Dirigés par le Cèdre-Rouge, ils avaient rassemblé quelques arbres déracinés, dont la rivière charriait un grand nombre, ils les avaient attachés les uns aux autres avec leurs laços, et, après avoir ainsi confectionné à la hâte un radeau capable de les porter tous, ils l’avaient lancé dans l’eau et s’étaient abandonnés au courant.

Don Pablo voyant son ennemi sur le point de lui échapper une seconde fois, n’hésita pas et le mit en joue. Mais Andrès Garote avait une vengeance à tirer du Mexicain ; profitant de l’occasion qui s’offrait à lui, il épaula vivement son rifle et fit feu.

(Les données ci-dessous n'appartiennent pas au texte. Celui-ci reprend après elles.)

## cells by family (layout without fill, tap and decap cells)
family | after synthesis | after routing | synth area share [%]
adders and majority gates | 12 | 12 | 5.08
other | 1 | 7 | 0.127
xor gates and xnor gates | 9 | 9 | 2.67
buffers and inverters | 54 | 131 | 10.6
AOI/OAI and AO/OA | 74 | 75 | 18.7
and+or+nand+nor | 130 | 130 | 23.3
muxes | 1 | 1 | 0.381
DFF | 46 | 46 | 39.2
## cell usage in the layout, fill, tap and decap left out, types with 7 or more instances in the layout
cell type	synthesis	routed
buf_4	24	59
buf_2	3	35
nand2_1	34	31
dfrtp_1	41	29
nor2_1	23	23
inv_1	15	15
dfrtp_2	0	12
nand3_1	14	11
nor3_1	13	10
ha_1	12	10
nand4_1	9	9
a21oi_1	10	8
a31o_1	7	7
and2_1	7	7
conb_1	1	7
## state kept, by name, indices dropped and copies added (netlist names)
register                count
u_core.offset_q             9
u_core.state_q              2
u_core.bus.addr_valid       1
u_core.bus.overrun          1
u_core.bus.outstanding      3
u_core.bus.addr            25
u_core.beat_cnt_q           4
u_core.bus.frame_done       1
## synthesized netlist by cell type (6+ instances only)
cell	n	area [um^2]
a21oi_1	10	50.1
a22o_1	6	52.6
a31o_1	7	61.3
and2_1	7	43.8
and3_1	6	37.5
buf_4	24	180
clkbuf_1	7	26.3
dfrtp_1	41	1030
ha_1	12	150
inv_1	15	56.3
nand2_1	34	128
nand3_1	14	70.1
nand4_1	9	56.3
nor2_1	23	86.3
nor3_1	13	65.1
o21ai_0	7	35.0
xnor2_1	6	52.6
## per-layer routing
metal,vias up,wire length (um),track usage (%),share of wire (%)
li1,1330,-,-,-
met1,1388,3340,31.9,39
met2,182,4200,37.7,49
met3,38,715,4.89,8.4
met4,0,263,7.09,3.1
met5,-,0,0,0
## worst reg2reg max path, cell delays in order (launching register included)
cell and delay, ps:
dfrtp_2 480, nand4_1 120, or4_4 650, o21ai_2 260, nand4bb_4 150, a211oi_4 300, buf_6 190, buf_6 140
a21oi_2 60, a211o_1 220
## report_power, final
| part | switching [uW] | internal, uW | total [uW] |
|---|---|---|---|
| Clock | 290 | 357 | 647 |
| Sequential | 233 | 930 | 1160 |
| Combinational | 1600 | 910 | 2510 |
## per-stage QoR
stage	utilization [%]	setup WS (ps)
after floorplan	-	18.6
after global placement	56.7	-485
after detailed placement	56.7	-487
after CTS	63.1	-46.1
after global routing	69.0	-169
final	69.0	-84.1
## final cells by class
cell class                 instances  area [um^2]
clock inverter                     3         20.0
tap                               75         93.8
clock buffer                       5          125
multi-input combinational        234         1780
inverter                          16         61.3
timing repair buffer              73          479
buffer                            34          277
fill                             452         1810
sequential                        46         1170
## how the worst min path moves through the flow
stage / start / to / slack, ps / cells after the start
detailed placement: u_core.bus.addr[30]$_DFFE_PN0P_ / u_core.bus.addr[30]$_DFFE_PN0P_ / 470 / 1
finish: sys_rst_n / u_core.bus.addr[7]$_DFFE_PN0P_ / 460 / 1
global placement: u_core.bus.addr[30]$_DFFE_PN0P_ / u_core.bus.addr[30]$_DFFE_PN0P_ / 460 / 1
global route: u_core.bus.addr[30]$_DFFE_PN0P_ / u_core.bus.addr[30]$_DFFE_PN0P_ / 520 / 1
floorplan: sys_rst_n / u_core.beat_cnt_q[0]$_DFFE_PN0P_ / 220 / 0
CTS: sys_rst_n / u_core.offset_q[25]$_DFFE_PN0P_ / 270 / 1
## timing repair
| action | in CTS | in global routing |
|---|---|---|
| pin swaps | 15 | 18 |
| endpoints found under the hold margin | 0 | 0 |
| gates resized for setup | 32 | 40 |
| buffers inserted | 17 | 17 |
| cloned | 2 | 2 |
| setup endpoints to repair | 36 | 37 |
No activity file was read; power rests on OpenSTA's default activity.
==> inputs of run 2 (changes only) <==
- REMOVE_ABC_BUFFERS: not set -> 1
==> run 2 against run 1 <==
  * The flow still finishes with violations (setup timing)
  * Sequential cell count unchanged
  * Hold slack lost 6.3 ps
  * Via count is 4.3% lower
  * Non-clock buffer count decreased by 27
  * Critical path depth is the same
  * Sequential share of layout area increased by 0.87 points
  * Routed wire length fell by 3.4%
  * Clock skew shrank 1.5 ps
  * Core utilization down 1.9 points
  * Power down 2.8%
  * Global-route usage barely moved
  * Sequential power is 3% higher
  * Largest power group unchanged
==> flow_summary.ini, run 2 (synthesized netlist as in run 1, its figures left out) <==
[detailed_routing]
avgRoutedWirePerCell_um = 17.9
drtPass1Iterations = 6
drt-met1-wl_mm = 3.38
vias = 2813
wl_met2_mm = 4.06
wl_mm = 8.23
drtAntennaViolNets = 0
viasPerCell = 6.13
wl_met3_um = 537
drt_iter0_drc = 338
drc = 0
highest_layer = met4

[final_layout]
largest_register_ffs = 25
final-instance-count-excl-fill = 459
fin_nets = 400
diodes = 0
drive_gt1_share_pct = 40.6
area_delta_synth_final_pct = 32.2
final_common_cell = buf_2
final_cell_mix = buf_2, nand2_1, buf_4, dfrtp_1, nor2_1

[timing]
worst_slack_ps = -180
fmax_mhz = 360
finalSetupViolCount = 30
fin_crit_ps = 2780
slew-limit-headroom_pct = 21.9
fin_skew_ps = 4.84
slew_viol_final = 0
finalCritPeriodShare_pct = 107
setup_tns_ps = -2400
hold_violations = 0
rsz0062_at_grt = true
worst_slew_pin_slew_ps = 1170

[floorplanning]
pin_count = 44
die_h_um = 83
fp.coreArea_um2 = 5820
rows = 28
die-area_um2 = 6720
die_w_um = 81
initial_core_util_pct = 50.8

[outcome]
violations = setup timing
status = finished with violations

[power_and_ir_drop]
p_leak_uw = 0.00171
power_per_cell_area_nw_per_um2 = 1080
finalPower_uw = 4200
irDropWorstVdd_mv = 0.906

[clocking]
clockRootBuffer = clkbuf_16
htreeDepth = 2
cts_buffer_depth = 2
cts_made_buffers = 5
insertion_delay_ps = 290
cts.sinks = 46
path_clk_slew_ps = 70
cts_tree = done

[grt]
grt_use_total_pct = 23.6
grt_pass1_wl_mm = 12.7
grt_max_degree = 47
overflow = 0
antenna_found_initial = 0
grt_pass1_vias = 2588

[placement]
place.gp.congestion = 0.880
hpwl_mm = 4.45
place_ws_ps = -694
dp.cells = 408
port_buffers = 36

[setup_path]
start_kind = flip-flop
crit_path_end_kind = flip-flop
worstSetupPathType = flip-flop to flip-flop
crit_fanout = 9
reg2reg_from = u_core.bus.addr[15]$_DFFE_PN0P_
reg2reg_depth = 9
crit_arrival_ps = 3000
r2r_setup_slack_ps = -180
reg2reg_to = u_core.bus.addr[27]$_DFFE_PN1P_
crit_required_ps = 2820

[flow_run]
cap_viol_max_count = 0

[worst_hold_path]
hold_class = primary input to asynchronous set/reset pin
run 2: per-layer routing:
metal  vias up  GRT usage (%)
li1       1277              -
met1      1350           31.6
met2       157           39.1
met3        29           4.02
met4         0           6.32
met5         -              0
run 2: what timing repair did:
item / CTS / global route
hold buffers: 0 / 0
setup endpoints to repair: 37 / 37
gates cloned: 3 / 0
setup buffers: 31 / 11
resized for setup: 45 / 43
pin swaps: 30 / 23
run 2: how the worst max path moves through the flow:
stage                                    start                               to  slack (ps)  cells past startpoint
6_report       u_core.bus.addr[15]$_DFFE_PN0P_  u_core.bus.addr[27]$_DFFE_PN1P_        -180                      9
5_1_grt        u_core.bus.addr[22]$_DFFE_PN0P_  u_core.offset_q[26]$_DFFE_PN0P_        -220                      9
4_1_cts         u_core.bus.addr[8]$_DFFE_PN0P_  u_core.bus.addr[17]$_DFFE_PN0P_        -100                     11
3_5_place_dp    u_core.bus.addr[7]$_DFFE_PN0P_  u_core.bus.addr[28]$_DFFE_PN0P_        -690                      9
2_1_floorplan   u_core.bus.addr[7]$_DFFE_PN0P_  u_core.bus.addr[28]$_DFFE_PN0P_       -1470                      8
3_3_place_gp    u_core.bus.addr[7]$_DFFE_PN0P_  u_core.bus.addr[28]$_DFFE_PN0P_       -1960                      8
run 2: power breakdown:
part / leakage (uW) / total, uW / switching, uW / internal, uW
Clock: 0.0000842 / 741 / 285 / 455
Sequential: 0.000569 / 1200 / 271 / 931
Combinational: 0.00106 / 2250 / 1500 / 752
**config.mk**
```make
export PLATFORM = sky130hd
export DESIGN_NAME = ifetch
export DESIGN_NICKNAME = d
export VERILOG_FILES = /design/src/rtl/typepkg.sv /design/src/rtl/fetch_queue.sv /design/src/rtl/ifetch.sv
export SDC_FILE = /design/constraint.sdc
export NUM_CORES = 1
export LEC_CHECK = 0
export CORE_MARGIN = 2
export CORE_UTILIZATION = 40
export CTS_CLUSTER_DIAMETER = 50
export DETAILED_ROUTE_END_ITERATION = 10
export GPL_ROUTABILITY_DRIVEN = 0
export SLEW_MARGIN = 5
export SYNTH_ARGS = -nofsm -noshare
export SYNTH_HDL_FRONTEND = slang
export SYNTH_SLANG_ARGS = --single-unit
```
**constraint.sdc**
```tcl
create_clock -name clk -period 8.35 [get_ports clk]
set_input_delay 0.835 -clock clk [delete_from_list [all_inputs] [get_ports clk]]
set_output_delay 0.835 -clock clk [all_outputs]
set_load 0.02 [all_outputs]
```
**src/rtl/typepkg.sv**
```systemverilog
// Shared types for the fetch stage: the {pc, insn} packet carried through fetch queues
// and the default reset fetch address.
package typepkg;

  localparam logic [31:0] RESET_PC_DEFAULT = 32'h0000_0000;

  typedef struct packed {
    logic [31:0] pc;
    logic [31:0] insn;
  } fetch_pkt_t;

endpackage

```
**src/rtl/fetch_queue.sv**
```systemverilog
// Synchronous FIFO of fetch packets, DEPTH a power of two >= 2. Head is visible combinationally;
// push and pop may coincide when full. Flush empties the queue in one cycle.
module fetch_queue
  import typepkg::*;
#(
  parameter int DEPTH = 2
) (
  input  logic                       clk,
  input  logic                       rst,
  input  logic                       flush,
  input  logic                       push,
  input  fetch_pkt_t                 wdata,
  input  logic                       pop,
  output fetch_pkt_t                 head,
  output logic [$clog2(DEPTH):0]     count,
  output logic                       full,
  output logic                       empty
);

  localparam int AW = $clog2(DEPTH);

  fetch_pkt_t    mem [DEPTH];
  logic [AW-1:0] rd_ptr;
  logic [AW-1:0] wr_ptr;

  always_ff @(posedge clk or posedge rst) begin
    if (rst) begin
      rd_ptr <= '0;
      wr_ptr <= '0;
      count  <= '0;
      for (int i = 0; i < DEPTH; i++) mem[i] <= '0;
    end else if (flush) begin
      rd_ptr <= '0;
      wr_ptr <= '0;
      count  <= '0;
    end else begin
      if (push) begin
        mem[wr_ptr] <= wdata;
        wr_ptr      <= wr_ptr + AW'(1);
      end
      if (pop) rd_ptr <= rd_ptr + AW'(1);
      count <= count + (AW+1)'(push) - (AW+1)'(pop);
    end
  end

  assign head  = mem[rd_ptr];
  assign full  = (count == (AW+1)'(DEPTH));
  assign empty = (count == '0);

endmodule

```
**src/rtl/ifetch.sv**
```systemverilog
// Instruction fetch: in-order word requests, queued responses toward decode (response->out_valid 1 cycle).
// Requests stall once buffered plus in-flight words reach QDEPTH; a redirect flushes and drops stale responses.
module ifetch
  import typepkg::*;
#(
  parameter logic [31:0] RESET_PC = RESET_PC_DEFAULT,
  parameter int          QDEPTH   = 2
) (
  input  logic        clk,
  input  logic        rst,
  output logic        imem_req_valid,
  input  logic        imem_req_ready,
  output logic [31:0] imem_req_addr,
  input  logic        imem_resp_valid,
  input  logic [31:0] imem_resp_data,
  input  logic        redirect_valid,
  input  logic [31:0] redirect_pc,
  output logic        out_valid,
  input  logic        out_ready,
  output logic [31:0] out_insn,
  output logic [31:0] out_pc
);

  localparam int CW = $clog2(QDEPTH) + 1;

  logic [31:0]   pc;
  logic [CW-1:0] inflight;
  logic [CW-1:0] drop;
  logic [CW-1:0] count;
  logic [CW:0]   occupancy;
  logic [CW:0]   tag_count;
  logic          req_hs;
  logic          resp_drop;
  logic          resp_keep;
  logic          q_pop;
  logic          q_full;
  logic          q_empty;
  logic          tag_full;
  logic          tag_empty;
  fetch_pkt_t    q_wdata;
  fetch_pkt_t    q_head;
  fetch_pkt_t    tag_wdata;
  fetch_pkt_t    tag_head;
  logic          tag_unused;

  assign occupancy      = (CW+1)'(count) + (CW+1)'(inflight);
  assign imem_req_valid = !rst && !redirect_valid && (occupancy < (CW+1)'(QDEPTH));
  assign imem_req_addr  = pc;
  assign req_hs         = imem_req_valid && imem_req_ready;

  // A response arriving with a redirect belongs to the abandoned stream as well.
  assign resp_drop = imem_resp_valid && (redirect_valid || (drop != '0));
  assign resp_keep = imem_resp_valid && !resp_drop;

  assign out_valid = (count != '0) && !redirect_valid;
  assign q_pop     = out_valid && out_ready;
  assign out_insn  = q_head.insn;
  assign out_pc    = q_head.pc;

  assign q_wdata   = '{pc: tag_head.pc, insn: imem_resp_data};
  assign tag_wdata = '{pc: pc, insn: 32'h0};

  always_ff @(posedge clk or posedge rst) begin
    if (rst) begin
      pc       <= RESET_PC;
      inflight <= '0;
      drop     <= '0;
    end else if (redirect_valid) begin
      pc       <= {redirect_pc[31:2], 2'b00};
      inflight <= '0;
      drop     <= drop + inflight + CW'(req_hs) - CW'(imem_resp_valid);
    end else begin
      if (req_hs) pc <= pc + 32'd4;
      inflight <= inflight + CW'(req_hs) - CW'(resp_keep);
      drop     <= drop - CW'(resp_drop);
    end
  end

  fetch_queue #(.DEPTH(QDEPTH)) u_outq (
    .clk   (clk),
    .rst   (rst),
    .flush (redirect_valid),
    .push  (resp_keep),
    .wdata (q_wdata),
    .pop   (q_pop),
    .head  (q_head),
    .count (count),
    .full  (q_full),
    .empty (q_empty)
  );

  // Tags cover dropped and live requests alike, so this FIFO survives a redirect.
  fetch_queue #(.DEPTH(2 * QDEPTH)) u_tagq (
    .clk   (clk),
    .rst   (rst),
    .flush (1'b0),
    .push  (req_hs),
    .wdata (tag_wdata),
    .pop   (imem_resp_valid),
    .head  (tag_head),
    .count (tag_count),
    .full  (tag_full),
    .empty (tag_empty)
  );

  assign tag_unused = ^{tag_head.insn, tag_count, tag_full, tag_empty, q_full, q_empty};

endmodule

```
Yosys cells after proc, flatten, opt, wreduce, memory -nomap -nowiden
Index checks and enable logic that the tools add are counted.
- flip-flop bits (word level): 428
- input bits: 70
- logic and storage cells: 86
- output and inout bits: 98
- multiplexer cells: 21
- $lt $le $gt $ge: 7
- bitwise gates (word level): 5
- add/subtract/negate cells: 14
- reductions and logical operators: 19
- operators with widths (operator ; count):
    2-to-1 mux 64 bit ; 7
    bitwise mux 256 bit ; 1
    binary-select mux 64 bit (select 2 bit) ; 1
    bitwise mux 128 bit ; 1
    demux 64 bit (select 2 bit) ; 1
    demux 64 bit (select 1 bit) ; 1
    2-to-1 mux 32 bit ; 2
    adder 32 x 3 -> 32 bit, second input constant ; 1
    nonzero test 2 bit ; 5
    logical AND 1 bit ; 9
    subtractor 2 x 1 -> 2 bit ; 4
    adder 2 x 1 -> 2 bit ; 3
    >= comparator 3 bit, second input constant ; 2
    2-to-1 mux 2 bit ; 3
    NOT 2 -> 3 bit ; 2
    adder 2 x 1 -> 2 bit, second input constant ; 2
    >= comparator 2 bit, second input constant ; 2
    2-to-1 mux 1 bit ; 4
    NOT 1 -> 2 bit ; 2
    adder 2 x 2 -> 3 bit ; 1
    logical NOT 1 bit ; 3
    < comparator 3 x 1 -> 1 bit, second input constant ; 1
    < comparator 3 x 2 -> 1 bit, second input constant ; 1
    adder 1 bit, second input constant ; 2
    5 further kinds ; 5

Depth between registers and ports, before layout
- word-level depth: 8
- mapped depth: 13
- gate-level depth less buffers: 11

Modules after synthesis
Synthesis repeated with hierarchy kept, for this count alone.
- cell total of the unflattened synthesis: 1254
- area total of the unflattened synthesis: 20822.5 um^2
- by module, submodules not included (module ; sequential area each (um^2) ; instances ; cells an instance ; area each (um^2)):
    fetch_queue at u_tagq ; 6581.3 ; 1 ; 659 ; 12584.6
    fetch_queue at u_outq ; 3303.2 ; 1 ; 361 ; 6152.2
    ifetch ; 850.8 ; 1 ; 234 ; 2085.8

Worst setup path after synthesis
No wires, ideal clock.
- kind: flip-flop to flip-flop
- start point: register inflight[0]
- end point: register inflight[1]
- path buffers: 2
- cell stages (with the launch flop): 14
- setup slack: 5.417 ns
- data arrival time: 2.802 ns
- period minus slack after synthesis: 2.933 ns
- library setup time: 0.131 ns
- data required time: 8.219 ns
- cell sequence: dfrtp_1 -> and2_1 -> fa_1 -> or4_4 -> clkinv_4 -> nand2_4 -> buf_6 -> buf_2 -> ha_1 -> inv_1 -> ha_1 -> xor2_1 -> xnor2_1 -> nor2_1
- cells in the longest elaborated chain, start to end: 7
- ends and longest elaborated chain (element ; line ; text):
    start: declaration ; ifetch.sv:27 ; logic [CW-1:0] inflight;
    start signal: assignment ; ifetch.sv:74 ; inflight <= inflight + CW'(req_hs) - CW'(resp_keep);
    adder 2 x 2 -> 3 bit ; ifetch.sv:46 ; assign occupancy = (CW+1)'(count) + (CW+1)'(inflight);
    < comparator 3 x 2 -> 1 bit ; ifetch.sv:47 ; assign imem_req_valid = !rst && !redirect_valid && (occupancy < (CW+1)'(QDEPTH));
    logical AND 1 bit ; ifetch.sv:47 ;
    net imem_req_valid ; ifetch.sv:11 ; output logic imem_req_valid,
    logical AND 1 bit ; ifetch.sv:49 ; assign req_hs = imem_req_valid && imem_req_ready;
    adder 2 x 1 -> 2 bit ; ifetch.sv:74 ;
    subtractor 2 x 1 -> 2 bit ; ifetch.sv:74 ;
    2-to-1 mux 2 bit ; ifetch.sv:68 ; end else if (redirect_valid) begin
The timed path passes the listed nets, and every way through them passes these cells.
A chain may end at the register's enable or synchronous reset.

Final worst setup path
- start point: register u_outq.rd_ptr
- end point: output port out_pc[20]
- cells in the longest elaborated chain, start to end: 4
- ends and longest elaborated chain (element ; line ; text):
    start: declaration ; fetch_queue.sv:23 ; logic [AW-1:0] rd_ptr;
    start signal: assignment ; fetch_queue.sv:41 ; if (pop) rd_ptr <= rd_ptr + AW'(1);
    NOT 1 -> 2 bit (not written as such) ; fetch_queue.sv:46 ; assign head = mem[rd_ptr];
    2-to-1 mux 64 bit (not written as such) (3 in a row) ; fetch_queue.sv:46 ;
    end: declaration ; ifetch.sv:21 ; output logic [31:0] out_pc
Every way passes these cells. The select of a mux whose other input is x is not followed.

==> key figures <==
Status
  • Status: completed

Pwr
  • Switching part of the total: 29.32%
  • Internal power: 4.071 mW
  • Clock share of power: 27.5%
  • Peak VDD IR: 137.5 uV
  • Pleak: 7.327 nW
  • Sequential power share: 39.7%
  • Combinational Power Share: 32.8%
  • NetSw: 1.689 mW
  • PwrDens: 350.9 nW/um^2

Floorplanning
  • Core area: 32620 um^2
  • Die W: 186.2 um
  • Total die area: 34660 um^2
  • Num ports: 168
  • Die height: 186.2 um
  • Starting Density: 40.69%
  • Floorplan row count: 66

Logic synthesis
  • Synthesis Warnings: 0
  • Mapped Avg Cell Area: 14.38 um^2
  • Post-Syn Instances: 923
  • Main synth FF type: dfrtp_1
  • Post-synth ARST share: 100.0%
  • #FFs+latches synth: 286
  • Sequential share of the synthesized area: 53.92%
  • Distinct cells, synth: 55
  • Post-synth EDFFs: 0
  • Post-Synthesis Cell Area: 13270 um^2

Worst setup path
  • Startpoint Class: flip-flop
  • Reg2reg setup slack: 4670 ps
  • Slowest Stage Delay on Critical Path: 710 ps
  • Worst Setup SP: u_outq.rd_ptr$_DFFE_PP0P_
  • Arr. time, crit path: 2900 ps
  • Critical path type: reg2out
  • Reg-to-reg critical path startpoint: inflight[0]$_DFF_PP0_
  • Cell family with most CP delay: buffers and inverters
  • CP max-delay cell: dfrtp_2
  • CP bufs+invs: 2
  • Cell Chain, Critical Path: buf_4, mux2_2, clkdlybuf4s50_1
  • Worst setup endpoint: out_pc[20]
  • Req. time, crit path: 7520 ps
  • Max FO, Critical Path: 46
  • R2r worst-path depth: 8
  • Worst path depth: 3
  • RR Endpoint: u_tagq.mem[177]$_DFFE_PP0P_
  • CP Capture Type: output port

Finish
  • Final core utilization: 50.32%
  • Footprint of the multi-input gates: 5715 um^2
  • Fillers: 2841
  • Share of cells above drive strength 1: 38.60%
  • Most frequent cells in the layout: dfrtp_1 (283), mux2_2 (277), clkdlybuf4s50_1 (160), clkbuf_16 (39), nand2_1 (37)
  • Cell area after layout: 16410 um^2
  • Register Area: 7161 um^2
  • ANT cells: 0
  • Fin nets: 1144
  • Layout area overhead: 23.66%
  • Non-filler cells, final: 1530
  • Commonest non-fill, non-tap cell in the layout: dfrtp_1

Placement
  • Detail Placement HPWL: 18820 um
  • Placed inst area: 15180 um^2
  • # port buffers: 161
  • DP Cell Count: 1464
  • Pre-CTS setup slack: 4350 ps

Detailed routing
  • Post-Route WL: 29880 um
  • Met3 wire length: 1887 um
  • First drt pass iteration count: 5
  • Met1 wire length: 13740 um
  • Routed len/inst: 19.53 um
  • DR top layer: met5
  • DR iter-0 viols: 368
  • Routed vias/inst: 5.335
  • Residual DRC count: 0
  • Antenna Nets Post-Route: 0
  • Met2 routed WL: 13640 um
  • Vias post-DR: 8163

GRT
  • Gr usage total: 17.62%
  • Number of global-route vias before repair: 8294
  • Gr ovfl total: 0
  • Global-route wire length before repair: 47560 um
  • Largest net degree at the start of global routing: 185
  • Antenna violations before repair: 1

Timing
  • Worst Max-Slew Pin Slew: 1085 ps
  • Worst rel slew slack: 27.68%
  • Final setup fails: 0
  • Final Cycle Share: 44.72%
  • Final Hold Viols: 0
  • Setup TNS: 0 ps
  • Worst Clk Skew: 20.89 ps
  • Unrepaired setup endpoints after global routing: no
  • Min cycle time layout: 3734 ps
  • Final worst slack: 4616 ps
  • Max Slew Vio Count: 0
  • Fmax: 0.2678 GHz

Clock network
  • Post-CTS Setup Bufs: 0
  • Clock-pin slew on the worst setup and hold paths: 50 ps
  • CTS Hold Bufs: 0
  • CTS tree: yes
  • Clock Sinks: 286
  • CTS buffer count: 37
  • Post_cts resized: 0
  • Clock root buffer: clkbuf_16
  • CTS H-tree depth: 2
  • Clock tree buffer depth: 3
  • Worst-skew pair later-pin latency: 510 ps

Flow run
  • Number of max-cap violations: 0

Hold path
  • Worst Hold Class: reg2reg
[sequential cells by signal (all words and copies together) (netlist names)]
register / flops
u_outq.wr_ptr: 1
u_tagq.wr_ptr: 2
drop: 2
u_outq.mem: 124
inflight: 2
u_tagq.rd_ptr: 2
imem_req_addr: 30
u_outq.count: 2
u_outq.rd_ptr: 1
u_tagq.mem: 120
[how the worst min path moves through the flow]
| stage | endpoint | cells past startpoint | from |
|---|---|---|---|
| finish | drop[1]$_DFF_PP0_ | 1 | drop[1]$_DFF_PP0_ |
| global route | drop[1]$_DFF_PP0_ | 1 | drop[1]$_DFF_PP0_ |
| CTS | drop[1]$_DFF_PP0_ | 1 | drop[1]$_DFF_PP0_ |
| detailed placement | drop[1]$_DFF_PP0_ | 1 | drop[1]$_DFF_PP0_ |
| global placement | drop[1]$_DFF_PP0_ | 1 | drop[1]$_DFF_PP0_ |
| floorplan | drop[1]$_DFF_PP0_ | 1 | drop[1]$_DFF_PP0_ |
[through the flow]
step | total power, mW | hold slack (ps)
2_1_floorplan | 3.555 | 447.4
3_3_place_gp | 4.178 | 466.7
3_5_place_dp | 4.226 | 467.7
4_1_cts | 5.837 | 480.2
5_1_grt | 6.093 | 502.5
6_report | 5.760 | 482.7
[power by group through the flow]
stage | clock, mW | combinational (mW) | sequential [mW]
2_1_floorplan | 0 | 1.40 | 2.15
3_3_place_gp | 0 | 1.89 | 2.29
3_5_place_dp | 0 | 1.92 | 2.31
4_1_cts | 1.62 | 1.92 | 2.29
5_1_grt | 1.69 | 2.04 | 2.37
6_report | 1.58 | 1.89 | 2.29
[cell usage after synthesis, drive strengths merged, types with 6 or more instances]
library cell | n | area share (%)
and2 | 6 | 0.28
and4 | 7 | 0.46
buf | 36 | 1.7
clkbuf | 38 | 1.1
dfrtp | 286 | 54
ha | 11 | 1.0
inv | 13 | 0.37
mux2 | 307 | 27
mux4 | 30 | 5.1
nand2 | 43 | 1.3
nand3 | 19 | 0.72
nand4 | 9 | 0.47
nor2 | 8 | 0.23
o211ai | 11 | 0.62
o311ai | 16 | 1.1
or4 | 10 | 0.59
xnor2 | 7 | 0.46
[area by class of cell]
cell class | count | share of cell area [%]
flip-flops and latches | 286 | 43.63
clock inverters | 12 | 0.9148
well taps | 442 | 3.369
inverters | 15 | 0.3964
clock buffers | 54 | 6.594
repair buffers | 170 | 10.28
multi-input cells | 551 | 34.82
[per-layer routing]
| layer | vias up | track usage [%] |
|---|---|---|
| met3 | 47 | 3.583 |
| met4 | 2 | 4.976 |
| li1 | 3667 | - |
| met2 | 242 | 27.51 |
| met1 | 4205 | 25.02 |
| met5 | - | 0 |
[cell families after synthesis]
family / count (synthesis) / share of synthesized area [%]
compound gates: 55 / 3.196
xor+xnor: 10 / 0.6599
fa+ha+maj: 13 / 1.339
buf+inv: 89 / 3.233
flops: 286 / 53.92
mux: 340 / 32.21
other cells: 1 / 0.02825
simple gates: 129 / 5.411
No activity file was read; power rests on OpenSTA's default activity.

La balle, dérangée par l’oscillation du radeau, n’arriva pas au but que s’était proposé le ranchero, mais elle brisa le rifle du jeune homme dans ses mains, au moment où il allait appuyer le doigt sur la détente. Les pirates poussèrent un cri de triomphe, qui se changea subitement en un cri de colère ; le señor Andrès Garote venait de tomber entre leurs bras, la poitrine traversée par Curumilla, qui lui avait envoyé son coup de feu.

Sur ces entrefaites, le jour se leva, le soleil apparut montant splendide à l’horizon, éclairant de ses rayons le sublime tableau de la nature en travail, et rendant un peu de courage aux hommes.

Les Peaux Rouges, après avoir confectionné, avec cette vivacité et cette adresse qui les distinguent, une vingtaine de pirogues, commençaient à les lancer déjà dans les flots.

Les chasseurs cherchaient à lacer le radeau et à le tirer à eux, tandis que les pirates faisaient au contraire les plus grands efforts pour le maintenir dans le courant.

Curumilla avait réussi à jeter son laço de façon à l’engager fortement dans les troncs d’arbres, mais deux fois le Cèdre-Rouge l’avait tranché avec son couteau.

– Il faut en finir avec ce bandit, fit Valentin ; tuons-le, coûte que coûte !

– Un instant ! je vous en supplie, s’écria don Miguel ; laissez-moi auparavant lui parler, peut-être parviendrai-je à l’attendrir.

– Hum ! murmura le chasseur en reposant à terre la crosse de son rifle, il serait plus facile d’attendrir un tigre.

Don Miguel fit quelques pas en avant.

– Cèdre-Rouge ! s’écria-t-il, ayez pitié de moi, rendez-moi ma fille !

Le pirate ricana sans répondre.

– Cèdre-Rouge, reprit don Miguel ayez pitié de moi, je vous en supplie, je vous payerai la rançon que vous me demanderez ; mais, au nom de ce qu’il y a de plus sacré au monde, rendez-moi mon enfant ! souvenez-vous que vous me devez la vie !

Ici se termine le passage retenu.